- REQUIREMENT
Reproduce only the lines from the line containing "the core: 64.12%" to the end of the entries below, including both of those lines.

(Stored items)

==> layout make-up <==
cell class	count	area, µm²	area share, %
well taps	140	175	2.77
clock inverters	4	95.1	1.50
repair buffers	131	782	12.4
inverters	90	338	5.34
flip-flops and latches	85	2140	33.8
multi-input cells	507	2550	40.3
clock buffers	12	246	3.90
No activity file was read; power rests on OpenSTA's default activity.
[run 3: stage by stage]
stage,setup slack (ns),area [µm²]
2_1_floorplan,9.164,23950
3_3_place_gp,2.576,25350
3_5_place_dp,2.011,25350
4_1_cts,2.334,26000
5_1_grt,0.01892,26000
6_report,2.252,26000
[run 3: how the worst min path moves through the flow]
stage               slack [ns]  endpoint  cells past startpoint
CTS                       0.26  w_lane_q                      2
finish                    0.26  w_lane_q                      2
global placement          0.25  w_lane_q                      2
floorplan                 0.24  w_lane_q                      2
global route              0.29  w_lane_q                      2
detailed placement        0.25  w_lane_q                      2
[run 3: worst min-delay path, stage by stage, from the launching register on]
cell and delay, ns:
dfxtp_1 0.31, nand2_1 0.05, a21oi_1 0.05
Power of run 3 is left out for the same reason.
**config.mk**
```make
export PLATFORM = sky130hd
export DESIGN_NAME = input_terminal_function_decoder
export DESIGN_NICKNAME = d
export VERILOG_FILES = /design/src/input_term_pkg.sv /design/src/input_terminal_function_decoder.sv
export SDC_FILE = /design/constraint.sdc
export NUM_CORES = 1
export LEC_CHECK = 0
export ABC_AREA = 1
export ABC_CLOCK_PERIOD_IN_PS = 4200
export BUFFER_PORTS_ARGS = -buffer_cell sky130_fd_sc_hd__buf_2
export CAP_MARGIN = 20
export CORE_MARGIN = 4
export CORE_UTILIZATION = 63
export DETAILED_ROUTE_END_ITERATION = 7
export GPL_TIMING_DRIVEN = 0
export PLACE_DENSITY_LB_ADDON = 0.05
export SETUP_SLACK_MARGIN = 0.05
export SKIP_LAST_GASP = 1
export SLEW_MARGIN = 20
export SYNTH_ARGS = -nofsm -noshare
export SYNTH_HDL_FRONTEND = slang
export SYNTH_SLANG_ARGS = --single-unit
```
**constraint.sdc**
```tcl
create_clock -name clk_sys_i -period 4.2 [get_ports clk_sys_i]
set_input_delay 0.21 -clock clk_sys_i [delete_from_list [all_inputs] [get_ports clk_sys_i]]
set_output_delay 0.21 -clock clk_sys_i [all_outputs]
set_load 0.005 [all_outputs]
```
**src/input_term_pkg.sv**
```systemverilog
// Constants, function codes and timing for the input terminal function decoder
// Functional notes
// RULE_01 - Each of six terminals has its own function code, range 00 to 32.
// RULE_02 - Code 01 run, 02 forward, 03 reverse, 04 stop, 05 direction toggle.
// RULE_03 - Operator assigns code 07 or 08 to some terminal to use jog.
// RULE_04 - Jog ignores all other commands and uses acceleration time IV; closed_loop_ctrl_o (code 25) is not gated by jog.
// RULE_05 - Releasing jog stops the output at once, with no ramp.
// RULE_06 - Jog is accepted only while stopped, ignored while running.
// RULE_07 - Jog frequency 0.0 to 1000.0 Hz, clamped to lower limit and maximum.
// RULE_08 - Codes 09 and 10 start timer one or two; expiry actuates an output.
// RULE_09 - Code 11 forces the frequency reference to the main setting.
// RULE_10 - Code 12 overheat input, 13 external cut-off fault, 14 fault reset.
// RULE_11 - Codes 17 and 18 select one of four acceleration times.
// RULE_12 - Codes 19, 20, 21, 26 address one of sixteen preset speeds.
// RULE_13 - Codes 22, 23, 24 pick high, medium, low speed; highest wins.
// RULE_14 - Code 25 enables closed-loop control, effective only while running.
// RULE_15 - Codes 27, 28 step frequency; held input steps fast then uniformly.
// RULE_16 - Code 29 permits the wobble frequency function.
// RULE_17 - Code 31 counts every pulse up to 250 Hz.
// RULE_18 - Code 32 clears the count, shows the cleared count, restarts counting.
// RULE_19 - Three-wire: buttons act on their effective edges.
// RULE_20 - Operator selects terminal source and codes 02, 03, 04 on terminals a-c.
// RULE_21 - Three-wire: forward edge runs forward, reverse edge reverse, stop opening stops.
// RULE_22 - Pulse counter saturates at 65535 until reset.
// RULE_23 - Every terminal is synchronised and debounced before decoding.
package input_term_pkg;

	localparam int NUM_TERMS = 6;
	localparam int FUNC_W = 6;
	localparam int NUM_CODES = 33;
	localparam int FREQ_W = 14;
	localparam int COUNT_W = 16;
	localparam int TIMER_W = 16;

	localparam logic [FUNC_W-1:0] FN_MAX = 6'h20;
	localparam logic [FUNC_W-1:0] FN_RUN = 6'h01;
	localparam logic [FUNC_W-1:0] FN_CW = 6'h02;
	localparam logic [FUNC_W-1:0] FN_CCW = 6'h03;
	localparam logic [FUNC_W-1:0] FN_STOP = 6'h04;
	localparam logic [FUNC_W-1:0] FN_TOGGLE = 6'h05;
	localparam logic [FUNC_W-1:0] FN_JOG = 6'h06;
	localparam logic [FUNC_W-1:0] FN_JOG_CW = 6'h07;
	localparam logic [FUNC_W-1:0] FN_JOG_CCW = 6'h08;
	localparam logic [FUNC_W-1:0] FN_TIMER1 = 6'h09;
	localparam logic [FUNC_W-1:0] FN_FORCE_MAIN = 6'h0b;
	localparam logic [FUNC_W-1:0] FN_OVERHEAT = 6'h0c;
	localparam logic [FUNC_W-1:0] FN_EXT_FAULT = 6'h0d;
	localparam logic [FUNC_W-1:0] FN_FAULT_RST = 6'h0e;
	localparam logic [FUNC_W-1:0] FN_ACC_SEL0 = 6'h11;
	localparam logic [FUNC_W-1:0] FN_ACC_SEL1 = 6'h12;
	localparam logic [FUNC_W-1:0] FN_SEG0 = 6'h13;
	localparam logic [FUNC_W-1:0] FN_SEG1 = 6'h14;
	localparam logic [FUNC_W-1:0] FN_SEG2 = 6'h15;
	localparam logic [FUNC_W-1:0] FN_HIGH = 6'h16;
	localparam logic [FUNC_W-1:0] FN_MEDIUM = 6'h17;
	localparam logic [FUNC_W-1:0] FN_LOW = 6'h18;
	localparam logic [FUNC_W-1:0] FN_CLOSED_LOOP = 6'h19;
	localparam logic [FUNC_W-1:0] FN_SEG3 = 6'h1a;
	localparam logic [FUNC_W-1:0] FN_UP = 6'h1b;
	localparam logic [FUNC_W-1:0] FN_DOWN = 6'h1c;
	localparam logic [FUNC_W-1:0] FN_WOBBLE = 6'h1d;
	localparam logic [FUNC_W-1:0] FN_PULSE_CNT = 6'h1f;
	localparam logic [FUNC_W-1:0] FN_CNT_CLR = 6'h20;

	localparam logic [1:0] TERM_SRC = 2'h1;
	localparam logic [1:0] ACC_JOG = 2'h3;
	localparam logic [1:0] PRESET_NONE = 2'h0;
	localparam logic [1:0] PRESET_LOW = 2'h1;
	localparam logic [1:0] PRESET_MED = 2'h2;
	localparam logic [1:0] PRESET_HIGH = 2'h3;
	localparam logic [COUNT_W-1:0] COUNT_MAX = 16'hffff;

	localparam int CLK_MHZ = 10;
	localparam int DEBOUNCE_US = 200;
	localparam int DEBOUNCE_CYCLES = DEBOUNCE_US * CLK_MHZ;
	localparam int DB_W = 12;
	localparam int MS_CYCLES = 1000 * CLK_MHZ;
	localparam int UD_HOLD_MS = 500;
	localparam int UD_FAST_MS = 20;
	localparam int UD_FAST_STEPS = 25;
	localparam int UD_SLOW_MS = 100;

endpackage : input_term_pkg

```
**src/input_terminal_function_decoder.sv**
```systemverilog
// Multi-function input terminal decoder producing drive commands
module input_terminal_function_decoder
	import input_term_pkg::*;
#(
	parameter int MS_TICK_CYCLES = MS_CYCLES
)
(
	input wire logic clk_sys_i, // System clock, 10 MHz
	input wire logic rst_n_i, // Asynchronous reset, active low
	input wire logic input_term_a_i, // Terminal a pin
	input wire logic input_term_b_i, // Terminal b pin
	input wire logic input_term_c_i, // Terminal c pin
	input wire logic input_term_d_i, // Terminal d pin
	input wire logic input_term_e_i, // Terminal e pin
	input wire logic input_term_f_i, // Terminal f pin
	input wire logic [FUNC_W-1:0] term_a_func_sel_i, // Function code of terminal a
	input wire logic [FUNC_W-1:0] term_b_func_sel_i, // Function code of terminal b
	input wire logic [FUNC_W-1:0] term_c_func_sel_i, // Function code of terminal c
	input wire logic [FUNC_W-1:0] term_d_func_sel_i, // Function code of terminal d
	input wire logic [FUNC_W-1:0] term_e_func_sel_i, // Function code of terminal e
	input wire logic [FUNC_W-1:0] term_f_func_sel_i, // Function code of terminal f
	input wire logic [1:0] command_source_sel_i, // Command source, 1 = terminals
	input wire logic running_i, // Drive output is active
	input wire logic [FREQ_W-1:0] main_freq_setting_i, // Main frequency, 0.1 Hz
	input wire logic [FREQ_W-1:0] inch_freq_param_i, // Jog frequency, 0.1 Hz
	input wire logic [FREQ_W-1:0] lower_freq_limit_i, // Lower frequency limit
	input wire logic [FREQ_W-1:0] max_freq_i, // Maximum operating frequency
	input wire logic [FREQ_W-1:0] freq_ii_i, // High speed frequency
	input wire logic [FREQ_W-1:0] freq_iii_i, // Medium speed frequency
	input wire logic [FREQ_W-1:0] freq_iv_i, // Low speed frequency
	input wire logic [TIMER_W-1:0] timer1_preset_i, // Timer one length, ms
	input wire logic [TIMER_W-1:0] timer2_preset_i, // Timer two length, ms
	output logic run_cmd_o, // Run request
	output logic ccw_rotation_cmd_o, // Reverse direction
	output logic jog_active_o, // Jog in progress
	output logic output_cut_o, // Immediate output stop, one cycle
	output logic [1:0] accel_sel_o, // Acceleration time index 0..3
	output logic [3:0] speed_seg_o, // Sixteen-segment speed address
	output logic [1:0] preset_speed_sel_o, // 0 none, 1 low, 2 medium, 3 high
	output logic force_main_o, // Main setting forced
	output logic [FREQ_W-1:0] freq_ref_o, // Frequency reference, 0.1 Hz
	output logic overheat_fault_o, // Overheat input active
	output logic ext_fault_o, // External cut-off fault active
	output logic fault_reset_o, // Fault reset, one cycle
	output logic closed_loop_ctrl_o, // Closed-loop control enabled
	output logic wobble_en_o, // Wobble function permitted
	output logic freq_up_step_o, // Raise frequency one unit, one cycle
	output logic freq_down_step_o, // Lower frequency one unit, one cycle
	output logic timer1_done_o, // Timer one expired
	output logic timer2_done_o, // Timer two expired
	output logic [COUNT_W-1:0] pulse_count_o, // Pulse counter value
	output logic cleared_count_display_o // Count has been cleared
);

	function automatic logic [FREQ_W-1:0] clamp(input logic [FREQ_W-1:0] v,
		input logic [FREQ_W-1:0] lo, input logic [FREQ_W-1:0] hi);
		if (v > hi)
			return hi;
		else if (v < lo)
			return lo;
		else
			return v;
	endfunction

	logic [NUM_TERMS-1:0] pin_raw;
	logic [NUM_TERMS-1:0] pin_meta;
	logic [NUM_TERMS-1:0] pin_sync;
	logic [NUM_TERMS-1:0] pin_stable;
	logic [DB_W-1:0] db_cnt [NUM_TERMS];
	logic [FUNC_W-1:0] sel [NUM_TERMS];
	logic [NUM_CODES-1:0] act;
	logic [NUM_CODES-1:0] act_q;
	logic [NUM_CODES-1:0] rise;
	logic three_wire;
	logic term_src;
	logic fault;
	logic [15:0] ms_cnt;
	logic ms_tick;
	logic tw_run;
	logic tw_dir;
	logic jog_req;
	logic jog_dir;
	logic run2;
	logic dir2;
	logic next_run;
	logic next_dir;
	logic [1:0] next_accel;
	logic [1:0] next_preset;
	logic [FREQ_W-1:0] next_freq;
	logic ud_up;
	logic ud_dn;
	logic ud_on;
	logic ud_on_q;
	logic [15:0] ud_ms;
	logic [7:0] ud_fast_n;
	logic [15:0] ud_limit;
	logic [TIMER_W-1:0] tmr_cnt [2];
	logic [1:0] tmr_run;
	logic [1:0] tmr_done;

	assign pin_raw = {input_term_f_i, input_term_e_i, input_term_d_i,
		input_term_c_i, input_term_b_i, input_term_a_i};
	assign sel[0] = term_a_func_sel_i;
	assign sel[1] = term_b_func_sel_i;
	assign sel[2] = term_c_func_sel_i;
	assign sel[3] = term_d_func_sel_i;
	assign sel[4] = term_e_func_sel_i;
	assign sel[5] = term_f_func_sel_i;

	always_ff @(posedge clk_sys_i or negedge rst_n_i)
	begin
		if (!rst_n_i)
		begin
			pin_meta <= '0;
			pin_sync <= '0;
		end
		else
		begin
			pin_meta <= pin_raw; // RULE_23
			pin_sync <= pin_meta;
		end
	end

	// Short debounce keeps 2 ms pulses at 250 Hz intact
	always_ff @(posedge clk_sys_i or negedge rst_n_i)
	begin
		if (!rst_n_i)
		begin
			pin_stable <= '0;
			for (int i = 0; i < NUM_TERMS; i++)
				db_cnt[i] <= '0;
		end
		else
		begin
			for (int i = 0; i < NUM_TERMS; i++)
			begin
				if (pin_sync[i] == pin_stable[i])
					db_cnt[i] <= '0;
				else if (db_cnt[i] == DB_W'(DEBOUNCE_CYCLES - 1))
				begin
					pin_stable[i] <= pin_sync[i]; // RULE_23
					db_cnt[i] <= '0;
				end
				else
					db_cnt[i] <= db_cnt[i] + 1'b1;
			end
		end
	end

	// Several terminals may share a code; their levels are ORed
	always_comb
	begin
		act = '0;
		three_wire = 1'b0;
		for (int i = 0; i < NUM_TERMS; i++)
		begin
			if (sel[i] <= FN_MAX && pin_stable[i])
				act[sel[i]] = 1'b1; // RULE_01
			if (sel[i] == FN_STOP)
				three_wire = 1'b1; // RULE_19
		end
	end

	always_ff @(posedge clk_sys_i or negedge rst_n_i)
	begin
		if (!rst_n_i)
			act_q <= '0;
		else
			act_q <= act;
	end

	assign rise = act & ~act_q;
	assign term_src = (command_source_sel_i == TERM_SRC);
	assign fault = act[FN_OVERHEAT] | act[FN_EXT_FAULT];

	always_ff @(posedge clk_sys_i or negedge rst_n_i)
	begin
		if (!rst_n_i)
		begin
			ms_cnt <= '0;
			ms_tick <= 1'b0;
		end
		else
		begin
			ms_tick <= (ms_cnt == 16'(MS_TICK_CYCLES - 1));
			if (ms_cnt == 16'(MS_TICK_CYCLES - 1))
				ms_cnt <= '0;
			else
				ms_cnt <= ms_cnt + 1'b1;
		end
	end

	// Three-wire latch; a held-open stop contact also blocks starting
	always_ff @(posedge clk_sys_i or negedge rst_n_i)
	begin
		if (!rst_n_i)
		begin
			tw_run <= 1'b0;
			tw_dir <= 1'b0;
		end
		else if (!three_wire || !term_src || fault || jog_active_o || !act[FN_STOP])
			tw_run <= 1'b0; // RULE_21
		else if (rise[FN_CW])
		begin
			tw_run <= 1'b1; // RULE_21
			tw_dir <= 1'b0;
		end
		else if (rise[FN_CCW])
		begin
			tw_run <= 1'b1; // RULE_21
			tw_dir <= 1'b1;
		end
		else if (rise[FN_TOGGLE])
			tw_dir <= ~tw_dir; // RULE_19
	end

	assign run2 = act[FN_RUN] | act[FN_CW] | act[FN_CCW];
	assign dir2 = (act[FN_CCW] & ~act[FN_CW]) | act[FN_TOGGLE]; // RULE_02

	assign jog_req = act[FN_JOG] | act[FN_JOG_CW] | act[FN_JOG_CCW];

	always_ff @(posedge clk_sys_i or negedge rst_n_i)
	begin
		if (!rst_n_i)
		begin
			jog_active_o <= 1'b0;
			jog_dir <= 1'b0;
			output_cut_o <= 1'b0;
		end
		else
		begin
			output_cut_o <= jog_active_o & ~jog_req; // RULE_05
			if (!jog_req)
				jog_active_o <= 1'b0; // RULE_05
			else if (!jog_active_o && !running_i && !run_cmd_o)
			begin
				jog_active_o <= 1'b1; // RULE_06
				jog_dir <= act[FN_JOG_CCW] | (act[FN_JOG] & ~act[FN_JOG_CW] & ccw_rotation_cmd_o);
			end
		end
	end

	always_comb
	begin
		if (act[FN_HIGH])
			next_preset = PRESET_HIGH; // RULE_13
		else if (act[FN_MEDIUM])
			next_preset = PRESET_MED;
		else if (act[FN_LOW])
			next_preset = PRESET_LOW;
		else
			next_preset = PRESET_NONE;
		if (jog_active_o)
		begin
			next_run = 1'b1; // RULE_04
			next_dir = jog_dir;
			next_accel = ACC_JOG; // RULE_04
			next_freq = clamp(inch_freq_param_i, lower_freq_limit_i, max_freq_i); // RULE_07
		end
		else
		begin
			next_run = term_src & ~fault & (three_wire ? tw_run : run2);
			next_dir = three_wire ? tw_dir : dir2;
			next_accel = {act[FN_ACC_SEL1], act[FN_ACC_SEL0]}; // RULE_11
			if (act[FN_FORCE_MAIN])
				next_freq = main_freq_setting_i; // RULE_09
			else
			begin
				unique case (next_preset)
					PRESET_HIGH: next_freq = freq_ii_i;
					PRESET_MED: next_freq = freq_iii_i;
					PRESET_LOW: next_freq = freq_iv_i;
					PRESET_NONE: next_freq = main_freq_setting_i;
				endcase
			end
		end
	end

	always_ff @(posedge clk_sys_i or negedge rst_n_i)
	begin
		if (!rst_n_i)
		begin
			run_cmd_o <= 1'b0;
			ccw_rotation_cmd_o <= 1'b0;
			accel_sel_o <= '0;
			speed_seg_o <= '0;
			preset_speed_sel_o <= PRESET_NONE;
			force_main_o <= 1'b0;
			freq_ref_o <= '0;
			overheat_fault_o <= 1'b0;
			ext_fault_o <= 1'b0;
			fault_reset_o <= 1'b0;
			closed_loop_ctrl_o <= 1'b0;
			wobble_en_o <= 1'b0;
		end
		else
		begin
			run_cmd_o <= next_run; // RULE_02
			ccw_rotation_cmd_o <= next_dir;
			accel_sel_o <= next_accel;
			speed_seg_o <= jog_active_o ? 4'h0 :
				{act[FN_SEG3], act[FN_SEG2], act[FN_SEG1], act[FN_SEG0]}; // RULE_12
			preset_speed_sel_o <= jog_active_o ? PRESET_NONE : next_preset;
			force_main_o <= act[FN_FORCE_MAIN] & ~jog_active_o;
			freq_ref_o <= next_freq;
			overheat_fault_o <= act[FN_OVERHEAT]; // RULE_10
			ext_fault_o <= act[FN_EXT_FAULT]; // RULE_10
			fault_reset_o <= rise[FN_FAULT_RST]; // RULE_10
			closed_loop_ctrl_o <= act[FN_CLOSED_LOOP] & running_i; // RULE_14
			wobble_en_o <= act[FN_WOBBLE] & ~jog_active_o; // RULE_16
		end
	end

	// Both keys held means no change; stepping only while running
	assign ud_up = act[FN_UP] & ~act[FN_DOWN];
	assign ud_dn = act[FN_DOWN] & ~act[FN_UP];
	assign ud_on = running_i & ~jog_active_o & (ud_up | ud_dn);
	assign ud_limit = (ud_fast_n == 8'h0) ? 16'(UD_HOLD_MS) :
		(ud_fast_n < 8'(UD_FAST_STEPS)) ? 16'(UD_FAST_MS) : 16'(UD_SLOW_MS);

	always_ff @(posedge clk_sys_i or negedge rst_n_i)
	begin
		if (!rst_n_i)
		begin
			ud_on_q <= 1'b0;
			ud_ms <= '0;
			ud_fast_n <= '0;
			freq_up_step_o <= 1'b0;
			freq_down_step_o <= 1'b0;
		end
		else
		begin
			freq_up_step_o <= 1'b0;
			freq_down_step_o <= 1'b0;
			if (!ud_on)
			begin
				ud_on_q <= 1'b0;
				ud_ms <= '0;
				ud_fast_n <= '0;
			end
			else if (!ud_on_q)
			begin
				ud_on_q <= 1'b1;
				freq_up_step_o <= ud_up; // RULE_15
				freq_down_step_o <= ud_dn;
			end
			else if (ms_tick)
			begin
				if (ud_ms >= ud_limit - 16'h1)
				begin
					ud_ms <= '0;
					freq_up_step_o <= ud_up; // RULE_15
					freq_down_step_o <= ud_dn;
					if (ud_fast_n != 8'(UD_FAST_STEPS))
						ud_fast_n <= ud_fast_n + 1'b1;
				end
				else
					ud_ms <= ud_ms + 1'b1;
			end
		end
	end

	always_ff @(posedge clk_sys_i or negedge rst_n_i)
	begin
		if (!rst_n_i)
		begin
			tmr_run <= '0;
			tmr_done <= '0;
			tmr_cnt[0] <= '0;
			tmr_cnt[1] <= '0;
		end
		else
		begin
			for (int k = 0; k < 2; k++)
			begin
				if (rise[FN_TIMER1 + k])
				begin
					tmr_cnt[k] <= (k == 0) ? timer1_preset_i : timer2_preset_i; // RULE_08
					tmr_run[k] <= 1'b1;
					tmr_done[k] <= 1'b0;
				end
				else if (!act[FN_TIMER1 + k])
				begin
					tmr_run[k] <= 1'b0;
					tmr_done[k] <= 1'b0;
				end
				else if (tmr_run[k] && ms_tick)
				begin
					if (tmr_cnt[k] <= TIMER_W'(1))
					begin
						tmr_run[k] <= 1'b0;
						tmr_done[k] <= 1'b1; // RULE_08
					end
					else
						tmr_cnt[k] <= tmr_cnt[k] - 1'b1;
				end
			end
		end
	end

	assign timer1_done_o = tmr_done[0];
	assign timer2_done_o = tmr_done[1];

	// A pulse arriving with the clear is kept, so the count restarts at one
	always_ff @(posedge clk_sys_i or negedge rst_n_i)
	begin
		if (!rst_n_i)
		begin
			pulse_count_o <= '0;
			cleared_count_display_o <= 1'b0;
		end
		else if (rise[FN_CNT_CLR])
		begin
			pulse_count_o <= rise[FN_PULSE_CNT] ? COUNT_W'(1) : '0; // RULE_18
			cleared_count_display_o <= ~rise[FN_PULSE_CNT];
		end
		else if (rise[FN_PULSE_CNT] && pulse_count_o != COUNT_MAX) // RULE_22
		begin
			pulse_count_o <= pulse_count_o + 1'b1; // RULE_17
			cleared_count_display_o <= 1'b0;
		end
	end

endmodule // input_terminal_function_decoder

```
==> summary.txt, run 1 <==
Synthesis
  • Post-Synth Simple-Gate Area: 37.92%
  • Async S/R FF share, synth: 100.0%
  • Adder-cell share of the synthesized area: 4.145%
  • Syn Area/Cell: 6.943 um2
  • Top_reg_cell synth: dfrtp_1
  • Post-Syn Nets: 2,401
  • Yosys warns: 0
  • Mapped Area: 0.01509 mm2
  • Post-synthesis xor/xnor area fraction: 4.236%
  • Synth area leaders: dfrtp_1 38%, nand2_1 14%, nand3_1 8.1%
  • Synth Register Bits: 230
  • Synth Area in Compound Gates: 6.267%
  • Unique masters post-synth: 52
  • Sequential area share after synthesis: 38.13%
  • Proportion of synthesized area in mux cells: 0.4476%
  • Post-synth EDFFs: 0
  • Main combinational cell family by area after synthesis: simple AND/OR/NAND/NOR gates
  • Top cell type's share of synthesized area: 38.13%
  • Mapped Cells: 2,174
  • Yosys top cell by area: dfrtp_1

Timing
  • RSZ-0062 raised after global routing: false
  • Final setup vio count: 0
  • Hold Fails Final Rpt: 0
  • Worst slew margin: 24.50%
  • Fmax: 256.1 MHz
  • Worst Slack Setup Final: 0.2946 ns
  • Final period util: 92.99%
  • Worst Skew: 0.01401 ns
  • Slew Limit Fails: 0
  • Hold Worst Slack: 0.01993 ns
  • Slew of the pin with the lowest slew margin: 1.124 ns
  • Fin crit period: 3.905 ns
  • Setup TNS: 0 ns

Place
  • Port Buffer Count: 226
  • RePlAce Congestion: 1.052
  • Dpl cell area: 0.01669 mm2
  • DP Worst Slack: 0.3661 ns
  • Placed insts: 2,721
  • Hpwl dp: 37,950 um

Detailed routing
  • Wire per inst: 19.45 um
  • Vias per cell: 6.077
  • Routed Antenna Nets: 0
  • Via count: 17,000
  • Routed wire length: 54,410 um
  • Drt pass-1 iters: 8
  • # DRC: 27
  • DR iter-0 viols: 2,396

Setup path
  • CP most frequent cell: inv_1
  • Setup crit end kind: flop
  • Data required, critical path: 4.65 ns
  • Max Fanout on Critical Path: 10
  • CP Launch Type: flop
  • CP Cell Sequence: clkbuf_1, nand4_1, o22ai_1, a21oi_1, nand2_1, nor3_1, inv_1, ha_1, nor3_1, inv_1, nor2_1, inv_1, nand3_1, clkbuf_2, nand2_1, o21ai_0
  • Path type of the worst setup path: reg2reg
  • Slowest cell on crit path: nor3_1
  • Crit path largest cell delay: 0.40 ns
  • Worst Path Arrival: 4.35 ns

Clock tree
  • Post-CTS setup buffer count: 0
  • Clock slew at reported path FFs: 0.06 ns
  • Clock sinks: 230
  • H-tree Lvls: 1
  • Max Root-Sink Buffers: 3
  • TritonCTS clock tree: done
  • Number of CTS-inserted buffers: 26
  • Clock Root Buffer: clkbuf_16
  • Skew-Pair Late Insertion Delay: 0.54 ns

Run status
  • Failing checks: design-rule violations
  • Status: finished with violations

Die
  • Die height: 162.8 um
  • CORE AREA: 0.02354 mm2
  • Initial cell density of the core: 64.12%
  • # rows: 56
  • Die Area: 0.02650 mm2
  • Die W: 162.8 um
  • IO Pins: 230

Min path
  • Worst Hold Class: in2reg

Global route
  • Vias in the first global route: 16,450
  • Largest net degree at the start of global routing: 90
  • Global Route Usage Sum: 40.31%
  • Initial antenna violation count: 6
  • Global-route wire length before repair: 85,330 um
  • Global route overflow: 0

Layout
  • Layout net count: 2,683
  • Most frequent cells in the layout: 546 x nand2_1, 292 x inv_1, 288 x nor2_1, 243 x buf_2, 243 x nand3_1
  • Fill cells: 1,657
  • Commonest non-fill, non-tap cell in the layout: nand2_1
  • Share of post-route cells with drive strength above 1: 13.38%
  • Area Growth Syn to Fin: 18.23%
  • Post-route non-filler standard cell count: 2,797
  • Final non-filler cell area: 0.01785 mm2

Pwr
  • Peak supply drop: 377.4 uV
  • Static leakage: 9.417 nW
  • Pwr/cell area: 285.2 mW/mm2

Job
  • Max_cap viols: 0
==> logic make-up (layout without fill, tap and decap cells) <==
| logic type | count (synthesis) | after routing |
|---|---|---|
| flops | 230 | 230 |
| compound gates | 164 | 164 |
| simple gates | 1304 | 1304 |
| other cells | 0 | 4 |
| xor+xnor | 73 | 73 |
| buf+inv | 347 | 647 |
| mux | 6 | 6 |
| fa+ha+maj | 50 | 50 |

- EXERCISE SOLUTION
  • Initial cell density of the core: 64.12%
  • # rows: 56
  • Die Area: 0.02650 mm2
  • Die W: 162.8 um
  • IO Pins: 230

Min path
  • Worst Hold Class: in2reg

Global route
  • Vias in the first global route: 16,450
  • Largest net degree at the start of global routing: 90
  • Global Route Usage Sum: 40.31%
  • Initial antenna violation count: 6
  • Global-route wire length before repair: 85,330 um
  • Global route overflow: 0

Layout
  • Layout net count: 2,683
  • Most frequent cells in the layout: 546 x nand2_1, 292 x inv_1, 288 x nor2_1, 243 x buf_2, 243 x nand3_1
  • Fill cells: 1,657
  • Commonest non-fill, non-tap cell in the layout: nand2_1
  • Share of post-route cells with drive strength above 1: 13.38%
  • Area Growth Syn to Fin: 18.23%
  • Post-route non-filler standard cell count: 2,797
  • Final non-filler cell area: 0.01785 mm2

Pwr
  • Peak supply drop: 377.4 uV
  • Static leakage: 9.417 nW
  • Pwr/cell area: 285.2 mW/mm2

Job
  • Max_cap viols: 0
==> logic make-up (layout without fill, tap and decap cells) <==
| logic type | count (synthesis) | after routing |
|---|---|---|
| flops | 230 | 230 |
| compound gates | 164 | 164 |
| simple gates | 1304 | 1304 |
| other cells | 0 | 4 |
| xor+xnor | 73 | 73 |
| buf+inv | 347 | 647 |
| mux | 6 | 6 |
| fa+ha+maj | 50 | 50 |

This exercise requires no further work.